• **What you are asked to do**
Across the material below, say how many lines contain the string "busy", and add no other words.

• **Records**
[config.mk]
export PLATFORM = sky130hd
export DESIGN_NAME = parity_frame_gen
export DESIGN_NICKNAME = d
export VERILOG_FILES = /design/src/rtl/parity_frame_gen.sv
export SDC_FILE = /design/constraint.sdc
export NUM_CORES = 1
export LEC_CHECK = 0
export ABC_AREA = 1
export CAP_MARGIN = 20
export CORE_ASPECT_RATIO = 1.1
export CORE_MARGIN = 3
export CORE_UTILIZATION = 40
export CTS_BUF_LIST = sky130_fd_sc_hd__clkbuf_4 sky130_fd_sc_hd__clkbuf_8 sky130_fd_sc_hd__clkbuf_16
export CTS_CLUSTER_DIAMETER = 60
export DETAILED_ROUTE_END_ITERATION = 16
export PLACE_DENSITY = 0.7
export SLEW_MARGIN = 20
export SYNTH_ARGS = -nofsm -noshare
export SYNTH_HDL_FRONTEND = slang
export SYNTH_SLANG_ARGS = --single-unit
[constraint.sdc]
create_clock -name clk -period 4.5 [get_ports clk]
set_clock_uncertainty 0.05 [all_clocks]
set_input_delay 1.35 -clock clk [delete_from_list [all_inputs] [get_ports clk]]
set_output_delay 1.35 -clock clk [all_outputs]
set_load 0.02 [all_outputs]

--

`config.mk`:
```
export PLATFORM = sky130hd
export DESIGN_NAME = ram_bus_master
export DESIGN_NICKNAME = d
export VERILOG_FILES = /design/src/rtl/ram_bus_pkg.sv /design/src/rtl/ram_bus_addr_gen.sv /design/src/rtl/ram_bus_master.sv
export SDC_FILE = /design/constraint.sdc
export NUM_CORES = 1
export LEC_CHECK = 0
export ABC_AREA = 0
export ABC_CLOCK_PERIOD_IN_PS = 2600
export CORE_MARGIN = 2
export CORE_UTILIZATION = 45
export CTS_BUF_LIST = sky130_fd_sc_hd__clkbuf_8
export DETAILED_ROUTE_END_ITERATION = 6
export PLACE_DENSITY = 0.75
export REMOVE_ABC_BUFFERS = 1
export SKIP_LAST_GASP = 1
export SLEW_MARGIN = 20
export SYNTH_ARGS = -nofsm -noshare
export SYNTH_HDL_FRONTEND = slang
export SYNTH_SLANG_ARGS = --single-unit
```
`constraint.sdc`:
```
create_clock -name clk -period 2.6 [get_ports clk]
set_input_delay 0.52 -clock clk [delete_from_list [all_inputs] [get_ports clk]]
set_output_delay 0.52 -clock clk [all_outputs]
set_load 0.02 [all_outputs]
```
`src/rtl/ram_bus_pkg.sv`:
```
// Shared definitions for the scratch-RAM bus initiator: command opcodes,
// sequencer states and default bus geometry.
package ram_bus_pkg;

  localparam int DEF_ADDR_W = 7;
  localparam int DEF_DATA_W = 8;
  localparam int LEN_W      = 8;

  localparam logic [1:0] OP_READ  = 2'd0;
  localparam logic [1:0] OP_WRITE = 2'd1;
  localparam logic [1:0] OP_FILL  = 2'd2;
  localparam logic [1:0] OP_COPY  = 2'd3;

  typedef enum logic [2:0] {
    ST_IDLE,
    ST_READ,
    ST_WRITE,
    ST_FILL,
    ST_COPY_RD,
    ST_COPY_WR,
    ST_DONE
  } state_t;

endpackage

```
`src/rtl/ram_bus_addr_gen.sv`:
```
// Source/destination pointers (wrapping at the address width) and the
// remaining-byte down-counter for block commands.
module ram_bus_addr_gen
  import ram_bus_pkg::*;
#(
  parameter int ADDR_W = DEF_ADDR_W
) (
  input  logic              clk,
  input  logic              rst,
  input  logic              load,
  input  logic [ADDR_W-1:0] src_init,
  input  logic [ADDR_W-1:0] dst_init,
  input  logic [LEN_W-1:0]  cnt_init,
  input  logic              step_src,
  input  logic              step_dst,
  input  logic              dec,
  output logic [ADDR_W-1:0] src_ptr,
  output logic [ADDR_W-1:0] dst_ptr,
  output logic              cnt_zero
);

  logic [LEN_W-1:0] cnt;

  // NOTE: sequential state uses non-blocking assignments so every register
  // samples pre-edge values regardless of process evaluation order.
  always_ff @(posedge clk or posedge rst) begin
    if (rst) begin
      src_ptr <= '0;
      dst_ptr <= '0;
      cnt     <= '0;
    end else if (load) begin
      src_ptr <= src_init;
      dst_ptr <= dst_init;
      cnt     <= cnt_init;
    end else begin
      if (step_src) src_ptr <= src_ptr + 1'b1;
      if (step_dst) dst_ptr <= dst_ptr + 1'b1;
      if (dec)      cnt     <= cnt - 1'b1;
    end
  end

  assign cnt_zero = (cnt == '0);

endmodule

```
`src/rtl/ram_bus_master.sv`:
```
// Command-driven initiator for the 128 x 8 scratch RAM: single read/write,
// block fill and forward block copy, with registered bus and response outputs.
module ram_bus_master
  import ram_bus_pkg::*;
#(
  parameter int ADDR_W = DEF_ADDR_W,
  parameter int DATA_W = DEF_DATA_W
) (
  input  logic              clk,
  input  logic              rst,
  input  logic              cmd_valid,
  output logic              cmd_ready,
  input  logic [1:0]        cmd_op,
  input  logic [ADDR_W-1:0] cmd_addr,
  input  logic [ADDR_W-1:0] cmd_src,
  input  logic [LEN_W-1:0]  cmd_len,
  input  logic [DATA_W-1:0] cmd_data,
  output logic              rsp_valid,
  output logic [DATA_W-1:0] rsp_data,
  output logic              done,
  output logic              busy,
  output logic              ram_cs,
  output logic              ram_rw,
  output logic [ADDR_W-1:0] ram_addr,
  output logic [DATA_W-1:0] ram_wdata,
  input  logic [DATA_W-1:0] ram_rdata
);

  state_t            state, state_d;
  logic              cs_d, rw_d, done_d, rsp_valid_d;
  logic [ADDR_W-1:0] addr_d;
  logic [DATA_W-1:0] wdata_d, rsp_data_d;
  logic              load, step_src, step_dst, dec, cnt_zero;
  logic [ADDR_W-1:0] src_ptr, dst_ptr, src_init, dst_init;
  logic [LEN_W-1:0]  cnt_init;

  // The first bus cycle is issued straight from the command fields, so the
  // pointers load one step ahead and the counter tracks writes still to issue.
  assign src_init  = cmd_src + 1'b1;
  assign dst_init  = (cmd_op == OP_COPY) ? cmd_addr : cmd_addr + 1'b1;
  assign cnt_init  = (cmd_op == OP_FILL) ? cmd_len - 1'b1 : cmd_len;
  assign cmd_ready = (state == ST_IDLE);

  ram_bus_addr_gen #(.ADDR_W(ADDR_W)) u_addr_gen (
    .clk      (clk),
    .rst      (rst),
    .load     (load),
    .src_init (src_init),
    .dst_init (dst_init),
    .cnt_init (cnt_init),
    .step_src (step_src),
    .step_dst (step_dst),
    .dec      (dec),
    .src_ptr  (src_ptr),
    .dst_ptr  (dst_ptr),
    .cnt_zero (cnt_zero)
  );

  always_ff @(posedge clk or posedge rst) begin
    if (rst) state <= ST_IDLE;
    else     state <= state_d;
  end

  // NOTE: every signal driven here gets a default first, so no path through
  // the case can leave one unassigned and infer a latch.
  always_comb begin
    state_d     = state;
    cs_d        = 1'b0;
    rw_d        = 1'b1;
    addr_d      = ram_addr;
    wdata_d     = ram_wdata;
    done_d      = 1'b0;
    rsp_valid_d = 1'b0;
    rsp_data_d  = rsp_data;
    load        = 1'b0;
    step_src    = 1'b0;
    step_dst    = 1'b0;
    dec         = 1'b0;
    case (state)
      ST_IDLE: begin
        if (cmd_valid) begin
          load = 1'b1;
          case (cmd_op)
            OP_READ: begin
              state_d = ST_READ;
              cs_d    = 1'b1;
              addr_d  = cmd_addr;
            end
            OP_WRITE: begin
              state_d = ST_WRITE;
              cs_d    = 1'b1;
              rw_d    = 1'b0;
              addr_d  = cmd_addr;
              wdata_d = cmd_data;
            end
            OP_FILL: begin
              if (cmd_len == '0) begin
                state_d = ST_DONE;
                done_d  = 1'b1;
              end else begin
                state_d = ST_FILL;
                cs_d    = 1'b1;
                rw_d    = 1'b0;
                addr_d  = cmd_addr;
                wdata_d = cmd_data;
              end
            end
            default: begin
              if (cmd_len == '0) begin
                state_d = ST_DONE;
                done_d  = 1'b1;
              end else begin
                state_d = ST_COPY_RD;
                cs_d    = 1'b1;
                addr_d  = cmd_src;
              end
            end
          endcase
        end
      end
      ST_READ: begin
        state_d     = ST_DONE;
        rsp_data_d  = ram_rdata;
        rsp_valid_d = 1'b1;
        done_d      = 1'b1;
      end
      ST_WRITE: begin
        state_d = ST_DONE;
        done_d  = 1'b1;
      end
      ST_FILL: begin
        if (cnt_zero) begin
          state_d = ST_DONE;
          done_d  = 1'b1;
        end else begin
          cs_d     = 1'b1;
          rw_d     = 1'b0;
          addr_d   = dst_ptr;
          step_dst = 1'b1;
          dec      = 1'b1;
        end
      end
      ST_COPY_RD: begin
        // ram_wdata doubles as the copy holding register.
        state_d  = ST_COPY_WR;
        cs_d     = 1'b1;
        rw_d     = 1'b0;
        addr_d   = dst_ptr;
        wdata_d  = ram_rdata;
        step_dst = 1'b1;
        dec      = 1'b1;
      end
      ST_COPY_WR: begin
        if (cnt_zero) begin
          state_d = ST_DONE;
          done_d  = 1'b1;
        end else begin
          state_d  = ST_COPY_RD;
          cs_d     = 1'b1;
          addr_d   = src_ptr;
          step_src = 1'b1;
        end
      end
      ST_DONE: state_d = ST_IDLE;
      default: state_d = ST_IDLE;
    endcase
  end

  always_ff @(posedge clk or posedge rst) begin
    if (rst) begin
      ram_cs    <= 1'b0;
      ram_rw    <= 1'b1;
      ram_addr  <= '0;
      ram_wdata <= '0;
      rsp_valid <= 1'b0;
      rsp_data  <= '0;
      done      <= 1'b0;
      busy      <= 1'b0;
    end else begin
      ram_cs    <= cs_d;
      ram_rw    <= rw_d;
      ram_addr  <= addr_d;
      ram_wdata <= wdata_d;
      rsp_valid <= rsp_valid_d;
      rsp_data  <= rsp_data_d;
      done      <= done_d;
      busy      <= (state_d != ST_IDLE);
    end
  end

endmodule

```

• **The answer**
3